A census is expensive, what if you don’t have the resources to carry out such an operation? This is where sampling comes in. During the world war, ammunition was being manufactured at a fast rate in order to meet the demand of the war. This meant that it would have been difficult to inspect say each and every bullet which made industries resort to sampling. For every batch of assuming 100 bullets, 10 would be picked at random and tested. If say 7/10 (70%) passed the quality test, then the whole batch would be accepted, else they would reject the whole batch. This saved them a lot of time and resources. This is known as quality control.

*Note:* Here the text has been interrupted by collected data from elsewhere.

[config.mk]
export PLATFORM = sky130hd
export DESIGN_NAME = pin_entry_transmitter_flat
export DESIGN_NICKNAME = d
export VERILOG_FILES = /design/src/rtl/pin_entry_transmitter_if.sv /design/src/rtl/pin_entry_transmitter.sv /design/src/flat_wrapper.sv
export SDC_FILE = /design/constraint.sdc
export NUM_CORES = 1
export LEC_CHECK = 0
export CAP_MARGIN = 5
export CORE_MARGIN = 2
export CORE_UTILIZATION = 50
export CTS_BUF_LIST = sky130_fd_sc_hd__clkbuf_4
export DETAILED_ROUTE_END_ITERATION = 8
export DONT_BUFFER_PORTS = 1
export PLACE_DENSITY = 0.75
export SYNTH_ARGS = -nofsm -noshare
export SYNTH_HDL_FRONTEND = slang
export SYNTH_SLANG_ARGS = --single-unit
export TNS_END_PERCENT = 5
[constraint.sdc]
create_clock -name CLK -period 1.9 [get_ports CLK]
set_input_delay 0.38 -clock CLK [delete_from_list [all_inputs] [get_ports CLK]]
set_output_delay 0.38 -clock CLK [all_outputs]
set_load 0.05 [all_outputs]
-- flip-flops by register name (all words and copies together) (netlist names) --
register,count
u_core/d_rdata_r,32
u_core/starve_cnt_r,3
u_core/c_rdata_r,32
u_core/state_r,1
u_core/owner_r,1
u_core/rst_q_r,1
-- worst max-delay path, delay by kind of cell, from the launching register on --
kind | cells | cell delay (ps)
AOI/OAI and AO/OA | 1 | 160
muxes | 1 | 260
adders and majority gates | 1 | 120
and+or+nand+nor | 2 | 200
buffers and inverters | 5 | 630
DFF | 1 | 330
$ cat config.mk
export PLATFORM = sky130hd
export DESIGN_NAME = load_store_unit
export DESIGN_NICKNAME = d
export VERILOG_FILES = /design/src/rtl/lsu_pkg.sv /design/src/rtl/lsu_align.sv /design/src/rtl/load_store_unit.sv
export SDC_FILE = /design/constraint.sdc
export NUM_CORES = 1
export LEC_CHECK = 0
export CORE_ASPECT_RATIO = 0.9
export CORE_MARGIN = 10
export CORE_UTILIZATION = 40
export DETAILED_ROUTE_END_ITERATION = 8
export GPL_ROUTABILITY_DRIVEN = 0
export PLACE_DENSITY_LB_ADDON = 0.12
export SKIP_CTS_REPAIR_TIMING = 1
export SYNTH_ARGS = -nofsm -noshare
export SYNTH_HDL_FRONTEND = slang
export SYNTH_SLANG_ARGS = --single-unit
$ cat constraint.sdc
create_clock -name clk -period 2.9 [get_ports clk]
set_clock_uncertainty 0.05 [all_clocks]
set_input_delay 0.87 -clock clk [delete_from_list [all_inputs] [get_ports clk]]
set_output_delay 0.87 -clock clk [all_outputs]
set_load 0.03 [all_outputs]
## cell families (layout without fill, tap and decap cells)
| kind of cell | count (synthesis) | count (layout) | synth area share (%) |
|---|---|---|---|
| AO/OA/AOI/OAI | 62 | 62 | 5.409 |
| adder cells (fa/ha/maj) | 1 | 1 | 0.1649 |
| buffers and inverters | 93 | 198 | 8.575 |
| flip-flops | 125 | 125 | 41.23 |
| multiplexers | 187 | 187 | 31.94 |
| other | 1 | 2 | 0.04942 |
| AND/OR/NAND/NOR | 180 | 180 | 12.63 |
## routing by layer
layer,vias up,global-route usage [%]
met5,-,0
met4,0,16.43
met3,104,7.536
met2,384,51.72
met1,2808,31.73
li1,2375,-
File: src/rtl/clock_pkg.sv
// Shared definitions for the digital clock: run/set state encoding and field limits.
package clock_pkg;

   typedef enum logic [1:0] {
      ST_STOP    = 2'd0,
      ST_RUN     = 2'd1,
      ST_SET_MIN = 2'd2,
      ST_SET_SEC = 2'd3
   } state_t;

   localparam logic [5:0] SEC_MAX = 6'd59;
   localparam logic [7:0] MIN_MAX = 8'd99;

   // Seconds increment that wraps SEC_MAX back to zero.
   function automatic logic [5:0] sec_wrap_inc(input logic [5:0] s);
      return (s == SEC_MAX) ? 6'd0 : s + 6'd1;
   endfunction

endpackage

File: src/rtl/tick_prescaler.sv
// Divides clk down to a one-per-second terminal-count tick; holds its phase while not running.
module tick_prescaler #(
   parameter int TICKS_PER_SEC = 50_000_000,
   parameter int PRESC_W       = $clog2(TICKS_PER_SEC)
) (
   input  logic clk,
   input  logic rst_n,
   input  logic run,
   input  logic clr,
   output logic tick
);

   localparam logic [PRESC_W-1:0] TERM = PRESC_W'(TICKS_PER_SEC - 1);

   logic [PRESC_W-1:0] presc;

   assign tick = run && (presc == TERM);

   always_ff @(posedge clk or negedge rst_n) begin
      if (!rst_n) begin
         presc <= '0;
      end else if (clr) begin
         presc <= '0;
      end else if (run) begin
         presc <= tick ? '0 : presc + PRESC_W'(1);
      end
   end

endmodule

File: src/rtl/clock_run_ctrl.sv
// Run/stop/set sequencer for the minutes counter: seconds count, enable/clear strobes, overflow flag.
module clock_run_ctrl
   import clock_pkg::*;
#(
   parameter int TICKS_PER_SEC = 50_000_000,
   parameter int PRESC_W       = $clog2(TICKS_PER_SEC)
) (
   input  logic       clk,
   input  logic       rst_n,
   input  logic       btn_start,
   input  logic       btn_clear,
   input  logic       btn_set,
   input  logic       btn_inc,
   input  logic [7:0] min_count,
   output logic       min_enable,
   output logic       min_clear,
   output logic [5:0] sec_count,
   output logic [1:0] state,
   output logic       sec_tick,
   output logic       overflow
);

   state_t     state_q;
   state_t     state_nxt;
   logic       tick;
   logic [5:0] sec_d;
   logic       min_enable_d;
   logic       min_clear_d;
   logic       sec_tick_d;
   logic       overflow_d;

   assign state = state_q;

   tick_prescaler #(
      .TICKS_PER_SEC (TICKS_PER_SEC),
      .PRESC_W       (PRESC_W)
   ) u_presc (
      .clk   (clk),
      .rst_n (rst_n),
      .run   (state_q == ST_RUN),
      .clr   (btn_clear),
      .tick  (tick)
   );

   always_ff @(posedge clk or negedge rst_n) begin
      if (!rst_n) begin
         state_q    <= ST_STOP;
         sec_count  <= '0;
         min_enable <= 1'b0;
         min_clear  <= 1'b0;
         sec_tick   <= 1'b0;
         overflow   <= 1'b0;
      end else begin
         state_q    <= state_nxt;
         sec_count  <= sec_d;
         min_enable <= min_enable_d;
         min_clear  <= min_clear_d;
         sec_tick   <= sec_tick_d;
         overflow   <= overflow_d;
      end
   end

   always_comb begin
      state_nxt = state_q;
      if (btn_clear) begin
         state_nxt = ST_STOP;
      end else begin
         case (state_q)
            ST_STOP: begin
               if (btn_start)    state_nxt = ST_RUN;
               else if (btn_set) state_nxt = ST_SET_MIN;
            end
            ST_RUN:     if (btn_start) state_nxt = ST_STOP;
            ST_SET_MIN: if (btn_set)   state_nxt = ST_SET_SEC;
            ST_SET_SEC: if (btn_set)   state_nxt = ST_STOP;
            default:    state_nxt = ST_STOP;
         endcase
      end
   end

   // Clear outranks a coincident tick; the tick path is only reachable in RUN.
   always_comb begin
      sec_d        = sec_count;
      min_enable_d = 1'b0;
      min_clear_d  = 1'b0;
      sec_tick_d   = 1'b0;
      overflow_d   = overflow;
      if (btn_clear) begin
         sec_d       = '0;
         overflow_d  = 1'b0;
         min_clear_d = 1'b1;
      end else if (tick) begin
         sec_tick_d = 1'b1;
         sec_d      = sec_wrap_inc(sec_count);
         if (sec_count == SEC_MAX) begin
            min_enable_d = 1'b1;
            if (min_count == MIN_MAX) overflow_d = 1'b1;
         end
      end else if (btn_inc && (state_q == ST_SET_MIN)) begin
         min_enable_d = 1'b1;
      end else if (btn_inc && (state_q == ST_SET_SEC)) begin
         sec_d = sec_wrap_inc(sec_count);
      end
   end

endmodule

File: config.mk
export PLATFORM = sky130hd
export DESIGN_NAME = clock_run_ctrl
export DESIGN_NICKNAME = d
export VERILOG_FILES = /design/src/rtl/clock_pkg.sv /design/src/rtl/tick_prescaler.sv /design/src/rtl/clock_run_ctrl.sv
export SDC_FILE = /design/constraint.sdc
export NUM_CORES = 1
export LEC_CHECK = 0
export BUFFER_PORTS_ARGS = -buffer_cell sky130_fd_sc_hd__buf_2
export CORE_UTILIZATION = 40
export DETAILED_ROUTE_END_ITERATION = 8
export PLACE_DENSITY = 0.61
export SYNTH_ARGS = -nofsm -noshare
export SYNTH_HDL_FRONTEND = slang
export SYNTH_HIERARCHICAL = 1
export SYNTH_SLANG_ARGS = --single-unit
export TNS_END_PERCENT = 50
File: constraint.sdc
create_clock -name clk -period 3.4 [get_ports clk]
set_clock_uncertainty 0.2 [all_clocks]
set_input_delay 0.17 -clock clk [delete_from_list [all_inputs] [get_ports clk]]
set_output_delay 0.17 -clock clk [all_outputs]
set_load 0.1 [all_outputs]
Word-level counts from Yosys, hierarchy flattened
Cells that the tools add are included.
Operators by class
  multiplexer cells: 26
  eq/ne operators: 11
  add/sub/neg operators: 2
  reductions and logical operators: 12
Operators with widths (number)
  $mux 26: 3
  $mux 6: 5
  $add 26x1->26 const B: 1
  $eq 26x26->1 const B: 1
  $mux 2: 6
  $mux 1: 11
  $ne 3x3->1 const B: 3
  $eq 8x7->1 const B: 1
  $pmux 2 s4: 1
  $reduce_bool 2->1: 4
  $add 6x1->6 const B: 1
  $eq 6x6->1 const B: 1
  $eq 2x2->1 const B: 2
  $ne 4x4->1 const B: 1
  $reduce_and 4->1: 1
  $logic_and 1x1->1: 3
  $ne 3x2->1 const B: 1
  $reduce_and 3->1: 1
  $reduce_bool 3->1: 1
  $eq 2x1->1 const B: 1
  $logic_not 2->1: 1
  $reduce_and 2->1: 1
Word-level totals
  output and inout port bits: 12
  input port bits: 14
  word-level logic and storage cells: 58
  register bits: 38

Logic depth before layout (Yosys ltp)
  word-level depth: 6
  mapped depth: 9
  mapped depth without buffers: 7

By module
Netlist, hierarchy kept.
Modules (own cells, without submodules)
  tick_prescaler: cells an instance 152, sequential area each 650.6 µm², times used 1, area an instance 1438.9 µm²
  clock_run_ctrl: cells an instance 63, sequential area each 300.3 µm², times used 1, area an instance 619.3 µm²

Worst setup path after synthesis
Ideal clock, no wire load.
  path kind: reg2reg
  from: register state_q[0] (netlist: state[0])
  to: register sec_count[3]
  required time: 3.118 ns
  data arrival time: 3.025 ns
  clock period less this slack: 3.307 ns
  cell stages (with the launch flop): 10
  setup time: 0.082 ns
  buffers on the path: 2
  slack: 0.093 ns
  cell sequence: dfrtp_1 > and2b_1 > buf_4 > nand4_1 > or4_4 > nor2_1 > a311oi_1 > buf_6 > or4_4 > o211ai_2
On the way
  longest elaborated chain between the ends: 4
  elaborated cells on any way between the ends: 11
  classes of those cells: 4 x eq/ne; 2 x mux; 5 x reduce/logical
Ends and longest elaborated chain
  start: declaration: RTL line clock_run_ctrl.sv:23  | state_t state_q;
  start signal: assignment: RTL line clock_run_ctrl.sv:54  | state_q <= state_nxt;
  $eq 2x1->1 (*): RTL line clock_run_ctrl.sv:40  | .run (state_q == ST_RUN),
  $logic_and 1x1->1 (*): RTL line tick_prescaler.sv:17  | assign tick = run && (presc == TERM);
  net tick: RTL line clock_run_ctrl.sv:25  | logic tick;
  $ne 3x2->1 (no source line) (tied with other cells)
  $reduce_and 2->1 (no source line) / $mux 6 (equally long branches)
  end signal: assignment: RTL line clock_run_ctrl.sv:48  | sec_count <= '0;
  end signal: assignment: RTL line clock_run_ctrl.sv:55  | sec_count <= sec_d;
  end: declaration: RTL line clock_run_ctrl.sv:17  | output logic [5:0] sec_count,
Mark *: on every way through the listed nets, which the timed path passes. The rest lies on a longest branch.
A chain may end at the register's enable or synchronous reset.

Worst setup path in the final report
  from: register u_presc.presc[16]
  to: register sec_count[5]
On the way
  longest elaborated chain between the ends: 4
  elaborated cells on any way between the ends: 7
  classes of those cells: 2 x eq/ne; 2 x mux; 3 x reduce/logical
Ends and longest elaborated chain
  start: declaration: RTL line tick_prescaler.sv:15  | logic [PRESC_W-1:0] presc;
  start signal: assignment: RTL line tick_prescaler.sv:25  | presc <= tick ? '0 : presc + PRESC_W'(1);
  $eq 26x26->1 (*): RTL line tick_prescaler.sv:17
  $logic_and 1x1->1 (*): RTL line tick_prescaler.sv:17
  net tick: RTL line clock_run_ctrl.sv:25
  $ne 3x2->1 (no source line) (tied with other cells)
  $reduce_and 2->1 (no source line) / $mux 6 (equally long branches)
Marked as above.

==> impl_metrics.toml <==
[die]
start_util = 0.425
ioPinCount = 26
fp.dieW_um = 73.7
core-area_um2 = 4850
die-height_um = 73.7
rows = 25
dieArea_um2 = 5440

[synth]
syn-mean-instance-area_um2 = 9.57
synth_nets = 231
ys_warn_count = 6
ys_types = 46
synth-edff-count = 0
netlist_instances = 215
syn_area_um2 = 2060
yosysSeqAreaShare = 0.462
yosys_most_used_dff = "dfrtp_1"
async_reset_ff_frac = 1.00
ys_seq_elements = 38

[placement]
routabilityCongestion = 0.720
port_buffers = 25
dp_hpwl_um = 3070

[worst_setup_path]
path_cells = "or4_1 -> or4_4 -> nor2_1 -> a311oi_1 -> or4b_1 -> o311ai_1"
cp-start-kind = "flip-flop"
r2r_start = "u_presc/presc[16]"
critPathLaunch = "u_presc/presc[16]"
slowest_delay_ns = 0.56
path_buf_inv = 0
cp_top_family = "simple AND/OR/NAND/NOR gates"
endpoint_kind = "flip-flop"
crit_type = "reg -> reg"
crit_required_ns = 3.39
crit_fanout = 9
arrival_ns = 2.91
cp_slowest_cell = "or4b_1"

[detailed_routing]
dr.pass1.iters = 4
drtAntennaViolNets = 0
routed_wl_um = 4490
dr_total_vias = 1744
drc = 0
drt-wirelength-per-cell_um = 14.3
drt_iter0_markers = 146
viasPerCell = 5.57

[sta]
hold_violations = 0
layout_min_cycle_time_ns = 2.92
maxSlewViolCount = 0
max_freq_mhz = 342
grt_setup_unrepaired = "no"
worstMarginPinSlew_ns = 0.888
setup_viol = 0
max_slew_margin = 0.404
whs_ns = 0.0195
timing.final.crit_share = 0.859
totalNegativeSetupSlack_ns = 0

[finish]
postLayoutCoreUtil = 0.489
layout-drive-gt1-share = 0.183
antennaDiodeCount = 0
syn_to_final_growth_pct = 15.1
nNetsFinal = 261
fill_cells = 476

[clocking]
cts_setup_buffers = 0
max-clock-path-buffers = 2
numCtsBuffers = 5
clkSinkCount = 38
clk_pin_slew_ns = 0.08
cts-htree-levels = 2
ctsResizeCount = 0
clock-root-buffer = "clkbuf_8"
clock_latency_ns = 0.29
cts_tree = "yes"

[power_and_ir_drop]
total_power_uw = 1060
peakVddDrop_mv = 0.293
p_leak_uw = 0.000987
powerDensity_nw_per_um2 = 447

[grt]
grt.overflow.total = 0
grt_pass1_vias = 1601
grt_max_degree = 39
grt_first_pass_wirelength_um = 7580
antenna_found_initial = 0
track_usage = 0.182

[run]
maxCapViolations = 0

[min_path]
hp-class = "in -> reg"
hp-start = "btn_start"

[status]
status = "finished clean"
==> synthesized netlist by cell type (4+ instances only) <==
cell,count,share of area
dfrtp_1,38,0.46
nand2_1,23,0.042
a21oi_1,15,0.036
nor2_1,14,0.026
o21ai_0,13,0.032
nand4_1,11,0.033
nand3_1,8,0.019
o31ai_1,8,0.029
or3_1,8,0.024
or4_1,8,0.029
xor2_1,8,0.034
nor3_1,6,0.015
inv_1,5,0.0091
and4_1,4,0.017
==> kinds of logic (layout without fill, tap and decap cells) <==
kind of cell | after synthesis | count (layout) | synth area share
mux | 1 | 1 | 0.00486
flops | 38 | 38 | 0.462
simple gates | 102 | 102 | 0.283
xor+xnor | 10 | 10 | 0.0426
fa+ha+maj | 2 | 2 | 0.0122
buf+inv | 13 | 44 | 0.0365
compound gates | 49 | 49 | 0.159
==> src/rtl/dmem_responder.sv <==
// Multi-cycle data-memory responder: one outstanding load/store, fixed wait states,
// word-addressed register array with byte-lane strobes and out-of-range error.
module dmem_responder #(
  parameter int DATA_WIDTH  = 32,
  parameter int DEPTH_LOG2  = 4,
  parameter int WAIT_STATES = 2
) (
  input  logic                    clk,
  input  logic                    rst,
  input  logic                    req_valid,
  input  logic                    req_write,
  input  logic [DATA_WIDTH-1:0]   req_addr,
  input  logic [DATA_WIDTH-1:0]   req_wdata,
  input  logic [DATA_WIDTH/8-1:0] req_wstrb,
  output logic                    req_ready,
  output logic                    resp_valid,
  output logic [DATA_WIDTH-1:0]   resp_rdata,
  output logic                    resp_error,
  output logic                    busy
);

  // state  | meaning
  // S_IDLE | ready, request accepted and latched on req_valid
  // S_WAIT | counting down WAIT_STATES idle cycles
  // S_RESP | one-cycle response pulse, data/error presented

  localparam int DEPTH = 1 << DEPTH_LOG2;
  localparam int NB    = DATA_WIDTH / 8;

  typedef enum logic [1:0] {S_IDLE, S_WAIT, S_RESP} state_t;

  state_t                  state_q, state_d;
  logic [3:0]              cnt_q;
  logic                    wr_q;
  logic [DATA_WIDTH-1:0]   addr_q;
  logic [DATA_WIDTH-1:0]   wdata_q;
  logic [NB-1:0]           wstrb_q;
  logic [DATA_WIDTH-1:0]   mem_q [DEPTH];
  logic [DATA_WIDTH-1:0]   rdata_q;
  logic                    err_q;

  logic                    cur_write;
  logic [DATA_WIDTH-1:0]   cur_addr;
  logic [DATA_WIDTH-1:0]   cur_wdata;
  logic [NB-1:0]           cur_wstrb;
  logic                    in_range;
  logic [DEPTH_LOG2-1:0]   idx;
  logic                    commit;

  // With zero wait states RESP is entered straight from IDLE, so the commit
  // must use the live request rather than the not-yet-latched copy.
  assign cur_write = (state_q == S_IDLE) ? req_write : wr_q;
  assign cur_addr  = (state_q == S_IDLE) ? req_addr  : addr_q;
  assign cur_wdata = (state_q == S_IDLE) ? req_wdata : wdata_q;
  assign cur_wstrb = (state_q == S_IDLE) ? req_wstrb : wstrb_q;
  assign in_range  = (cur_addr[DATA_WIDTH-1:DEPTH_LOG2] == '0);
  assign idx       = cur_addr[DEPTH_LOG2-1:0];
  assign commit    = (state_d == S_RESP) && (state_q != S_RESP);

  always_comb begin
    state_d = state_q;
    case (state_q)
      S_IDLE: if (req_valid) state_d = (WAIT_STATES > 0) ? S_WAIT : S_RESP;
      S_WAIT: if (cnt_q == 4'd1) state_d = S_RESP;
      S_RESP: state_d = S_IDLE;
      default: state_d = S_IDLE;
    endcase
  end

  always_ff @(posedge clk or negedge rst) begin
    if (!rst) begin
      state_q <= S_IDLE;
      cnt_q   <= '0;
      wr_q    <= 1'b0;
      addr_q  <= '0;
      wdata_q <= '0;
      wstrb_q <= '0;
    end else begin
      state_q <= state_d;
      if (state_q == S_IDLE && req_valid) begin
        cnt_q   <= 4'(WAIT_STATES);
        wr_q    <= req_write;
        addr_q  <= req_addr;
        wdata_q <= req_wdata;
        wstrb_q <= req_wstrb;
      end else if (state_q == S_WAIT) begin
        cnt_q <= cnt_q - 4'd1;
      end
    end
  end

  always_ff @(posedge clk or negedge rst) begin
    if (!rst) begin
      for (int i = 0; i < DEPTH; i++) mem_q[i] <= '0;
      rdata_q <= '0;
      err_q   <= 1'b0;
    end else if (commit) begin
      if (cur_write && in_range) begin
        for (int b = 0; b < NB; b++)
          if (cur_wstrb[b]) mem_q[idx][b*8 +: 8] <= cur_wdata[b*8 +: 8];
      end
      rdata_q <= (!cur_write && in_range) ? mem_q[idx] : '0;
      err_q   <= !in_range;
    end
  end

  assign req_ready  = (state_q == S_IDLE);
  assign busy       = (state_q != S_IDLE);
  assign resp_valid = (state_q == S_RESP);
  assign resp_rdata = resp_valid ? rdata_q : '0;
  assign resp_error = resp_valid & err_q;

endmodule
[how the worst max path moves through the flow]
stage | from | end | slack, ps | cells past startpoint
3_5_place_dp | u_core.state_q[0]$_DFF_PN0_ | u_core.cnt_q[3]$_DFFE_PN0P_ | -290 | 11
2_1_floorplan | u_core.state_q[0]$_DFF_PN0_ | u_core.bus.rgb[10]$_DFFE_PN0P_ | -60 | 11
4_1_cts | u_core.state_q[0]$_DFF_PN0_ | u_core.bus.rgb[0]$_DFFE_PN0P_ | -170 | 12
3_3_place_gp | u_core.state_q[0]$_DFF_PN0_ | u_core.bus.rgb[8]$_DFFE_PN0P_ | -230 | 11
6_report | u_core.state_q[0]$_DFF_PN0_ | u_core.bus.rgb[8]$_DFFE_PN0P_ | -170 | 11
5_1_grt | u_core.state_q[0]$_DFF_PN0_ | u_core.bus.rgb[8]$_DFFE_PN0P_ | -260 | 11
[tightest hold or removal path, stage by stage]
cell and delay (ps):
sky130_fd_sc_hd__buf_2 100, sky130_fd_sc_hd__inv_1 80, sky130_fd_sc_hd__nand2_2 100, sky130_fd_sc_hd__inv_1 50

If we wanted to find out how many Londoners had breakfast before leaving their houses, it would be time-consuming and expensive to ask everyone, but what if we could ask a few at random and based on the findings we then say, ‘90% of people living in London had breakfast before stepping out.’

Sampling techniques

They can broadly be divided into:

  1. Probability (random) — a sampling procedure that entails some form of random selection. It is mostly used by statisticians, mathematicians and professions in related careers.
  2. Non-probability(non-random) — a sampling procedure that does not use random selection. This is preferred by non-mathematicians and statisticians as it doesn’t necessarily require any formulas.

Probability

i) Simple Random Sampling

In this technique, the units are simply selected at random. i.e. take for instance having 5 marbles: 2 red, 1 green and 2 yellow in a bowl and you want to pick a marble at random: what is the probability of picking a red marble?

Red — 2

Green — 1

Yellow — 2

Total = 5

P(Red) = 2/5 = 0.4

P(green) = 1/5

P(yellow) = 2/5

When you sum up all the probabilities, they add up to 1.

ii) Systematic sampling

This one follows a specified systematic approach. i.e. if our k=3, this means that we will be selecting every 3rd element we come across. If you’re sampling people and you happen to walk in town, you should pick every fifth person you meet.

iii) Stratified sampling

Here we divide our population into strata. Each stratum contains units that are homogeneous meaning they’re grouped in the same fashion and take into consideration the number of elements contained in there so as to draw samples with equal probabilities.

iv) Multi-stage sampling

Say you want to sample university students in Africa, you sample Ghana — Ghana has various regions, you then settle on Greater Accra, then inside Greater Accra, you select the University of Ghana and then do your sampling of students using either systematic or simple random sampling technique.

v) Cluster Sampling

The population is subdivided into clusters preferably clusters that contain all the desired attributes. Then you select one and then go ahead and apply either simple random sampling or systematic sampling technique.

2. Non-Probability

i) Convenience sampling

Here the units are sampled at the researcher’s convenience.

ii) Judgment sampling

Units are selected at the researcher’s judgment. He/she decides who to select based on the appearance.

iii) Quotas

A population is subdivided into non-overlapping quotas and then either judgment or convenience sampling is applied.

iv) Snowballing sampling

Just like a snowball, it rolls from one unit to another. This applies in a field where finding these units is not easy. e.g. in the oil industry, you may need one marketing oil company to introduce you to another as it’s a closed market in nature. HIV/AIDS patients face a lot of stigmatization, so in order to access them, you’ll need to use this approach.